**WORK REQUEST:**
Which lines run from the line with "edfxtp_1 0.88, nand2_1" through the line with "worst max register to register | u_datapath/prod2_ff[17]" in the entries below? Print them exactly, both ends included, and nothing more.

**Extracted data entries:**
--- START ---

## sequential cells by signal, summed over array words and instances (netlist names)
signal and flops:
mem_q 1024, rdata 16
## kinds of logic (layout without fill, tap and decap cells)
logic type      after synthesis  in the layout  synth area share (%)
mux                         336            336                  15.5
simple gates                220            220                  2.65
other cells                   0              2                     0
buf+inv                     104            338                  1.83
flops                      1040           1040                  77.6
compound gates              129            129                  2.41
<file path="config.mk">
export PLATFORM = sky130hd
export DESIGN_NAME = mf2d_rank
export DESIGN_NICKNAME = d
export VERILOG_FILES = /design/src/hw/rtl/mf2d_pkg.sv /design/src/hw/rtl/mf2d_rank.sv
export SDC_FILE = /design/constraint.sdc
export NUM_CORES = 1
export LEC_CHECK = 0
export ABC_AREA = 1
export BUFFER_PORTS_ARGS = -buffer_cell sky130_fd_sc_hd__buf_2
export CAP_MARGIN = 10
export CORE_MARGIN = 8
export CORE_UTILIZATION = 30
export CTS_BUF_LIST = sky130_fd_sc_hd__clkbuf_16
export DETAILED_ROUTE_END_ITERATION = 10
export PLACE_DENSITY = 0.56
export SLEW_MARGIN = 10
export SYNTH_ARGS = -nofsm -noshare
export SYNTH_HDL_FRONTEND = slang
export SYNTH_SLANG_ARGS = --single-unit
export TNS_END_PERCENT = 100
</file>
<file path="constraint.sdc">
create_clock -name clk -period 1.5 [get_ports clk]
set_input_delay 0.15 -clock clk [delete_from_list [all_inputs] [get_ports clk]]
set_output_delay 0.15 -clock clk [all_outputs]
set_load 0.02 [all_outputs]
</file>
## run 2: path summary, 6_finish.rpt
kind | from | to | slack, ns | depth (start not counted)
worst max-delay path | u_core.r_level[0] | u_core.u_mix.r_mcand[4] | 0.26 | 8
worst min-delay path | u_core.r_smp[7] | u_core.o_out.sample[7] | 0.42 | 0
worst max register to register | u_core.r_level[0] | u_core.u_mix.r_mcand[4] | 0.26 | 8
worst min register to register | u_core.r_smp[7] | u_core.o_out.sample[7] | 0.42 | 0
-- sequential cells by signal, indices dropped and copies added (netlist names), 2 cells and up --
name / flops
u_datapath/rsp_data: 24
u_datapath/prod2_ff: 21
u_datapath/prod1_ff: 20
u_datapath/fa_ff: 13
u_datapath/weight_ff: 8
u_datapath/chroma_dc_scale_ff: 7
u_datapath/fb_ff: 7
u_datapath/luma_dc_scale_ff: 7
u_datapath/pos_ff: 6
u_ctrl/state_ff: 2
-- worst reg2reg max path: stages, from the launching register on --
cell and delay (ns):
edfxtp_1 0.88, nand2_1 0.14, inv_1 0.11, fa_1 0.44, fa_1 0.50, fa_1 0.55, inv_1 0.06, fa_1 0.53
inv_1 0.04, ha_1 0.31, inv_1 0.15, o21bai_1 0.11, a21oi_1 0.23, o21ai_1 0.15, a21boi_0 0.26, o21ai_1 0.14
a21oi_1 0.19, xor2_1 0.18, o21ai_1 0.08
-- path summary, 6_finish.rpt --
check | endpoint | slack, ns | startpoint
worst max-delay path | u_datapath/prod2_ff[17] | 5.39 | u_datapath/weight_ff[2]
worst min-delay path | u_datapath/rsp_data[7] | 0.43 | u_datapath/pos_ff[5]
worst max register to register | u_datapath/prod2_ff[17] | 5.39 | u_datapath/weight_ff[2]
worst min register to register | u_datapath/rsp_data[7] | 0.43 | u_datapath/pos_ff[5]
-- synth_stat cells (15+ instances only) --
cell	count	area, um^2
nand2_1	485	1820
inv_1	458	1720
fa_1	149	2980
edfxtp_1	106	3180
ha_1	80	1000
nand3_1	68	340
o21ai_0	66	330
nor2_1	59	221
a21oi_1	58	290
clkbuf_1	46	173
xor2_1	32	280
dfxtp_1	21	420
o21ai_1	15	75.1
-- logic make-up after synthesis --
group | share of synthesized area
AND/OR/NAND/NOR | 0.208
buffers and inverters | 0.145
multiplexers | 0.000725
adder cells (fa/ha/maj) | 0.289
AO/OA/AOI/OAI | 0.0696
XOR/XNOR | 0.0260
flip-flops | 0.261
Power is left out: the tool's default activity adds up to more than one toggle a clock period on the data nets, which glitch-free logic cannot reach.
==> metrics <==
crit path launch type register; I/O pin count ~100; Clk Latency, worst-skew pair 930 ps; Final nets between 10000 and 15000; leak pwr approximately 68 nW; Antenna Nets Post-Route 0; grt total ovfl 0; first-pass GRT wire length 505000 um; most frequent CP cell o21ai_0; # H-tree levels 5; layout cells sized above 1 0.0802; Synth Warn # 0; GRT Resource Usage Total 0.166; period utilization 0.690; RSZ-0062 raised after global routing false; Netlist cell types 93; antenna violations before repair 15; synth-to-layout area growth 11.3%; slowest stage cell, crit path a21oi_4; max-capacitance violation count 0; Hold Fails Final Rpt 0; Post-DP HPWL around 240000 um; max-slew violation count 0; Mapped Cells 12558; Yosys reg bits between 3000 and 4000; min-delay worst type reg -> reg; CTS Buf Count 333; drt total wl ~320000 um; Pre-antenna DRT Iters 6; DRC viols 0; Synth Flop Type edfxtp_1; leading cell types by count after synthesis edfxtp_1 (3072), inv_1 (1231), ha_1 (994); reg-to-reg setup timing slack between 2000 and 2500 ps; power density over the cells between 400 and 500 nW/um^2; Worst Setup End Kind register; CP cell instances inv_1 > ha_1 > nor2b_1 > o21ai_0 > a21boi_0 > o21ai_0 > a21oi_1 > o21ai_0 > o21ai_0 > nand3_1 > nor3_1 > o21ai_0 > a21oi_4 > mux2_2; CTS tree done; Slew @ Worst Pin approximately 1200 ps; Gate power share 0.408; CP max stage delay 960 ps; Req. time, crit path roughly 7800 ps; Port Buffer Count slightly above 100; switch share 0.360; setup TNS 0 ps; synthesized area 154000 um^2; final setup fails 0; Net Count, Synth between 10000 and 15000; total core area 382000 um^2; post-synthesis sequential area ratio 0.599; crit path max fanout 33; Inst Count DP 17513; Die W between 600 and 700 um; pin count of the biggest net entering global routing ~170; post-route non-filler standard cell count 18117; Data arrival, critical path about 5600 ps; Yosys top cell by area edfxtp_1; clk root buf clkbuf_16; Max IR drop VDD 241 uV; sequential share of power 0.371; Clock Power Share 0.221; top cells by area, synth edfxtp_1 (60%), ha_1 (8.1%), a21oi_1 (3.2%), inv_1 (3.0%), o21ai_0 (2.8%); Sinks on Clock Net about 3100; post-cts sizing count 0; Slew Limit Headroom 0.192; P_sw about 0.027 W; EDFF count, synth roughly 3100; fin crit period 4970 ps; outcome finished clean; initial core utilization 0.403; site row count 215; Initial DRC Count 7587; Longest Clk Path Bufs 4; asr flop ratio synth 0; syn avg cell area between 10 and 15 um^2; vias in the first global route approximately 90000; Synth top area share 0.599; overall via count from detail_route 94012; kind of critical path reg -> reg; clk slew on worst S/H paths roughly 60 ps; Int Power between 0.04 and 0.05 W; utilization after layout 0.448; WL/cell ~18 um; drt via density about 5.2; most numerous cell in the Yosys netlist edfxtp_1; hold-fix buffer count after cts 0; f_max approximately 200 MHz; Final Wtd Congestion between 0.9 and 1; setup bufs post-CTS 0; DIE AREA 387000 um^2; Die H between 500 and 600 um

--- END ---

**EXERCISE OUTPUT:**
edfxtp_1 0.88, nand2_1 0.14, inv_1 0.11, fa_1 0.44, fa_1 0.50, fa_1 0.55, inv_1 0.06, fa_1 0.53
inv_1 0.04, ha_1 0.31, inv_1 0.15, o21bai_1 0.11, a21oi_1 0.23, o21ai_1 0.15, a21boi_0 0.26, o21ai_1 0.14
a21oi_1 0.19, xor2_1 0.18, o21ai_1 0.08
-- path summary, 6_finish.rpt --
check | endpoint | slack, ns | startpoint
worst max-delay path | u_datapath/prod2_ff[17] | 5.39 | u_datapath/weight_ff[2]
worst min-delay path | u_datapath/rsp_data[7] | 0.43 | u_datapath/pos_ff[5]
worst max register to register | u_datapath/prod2_ff[17] | 5.39 | u_datapath/weight_ff[2]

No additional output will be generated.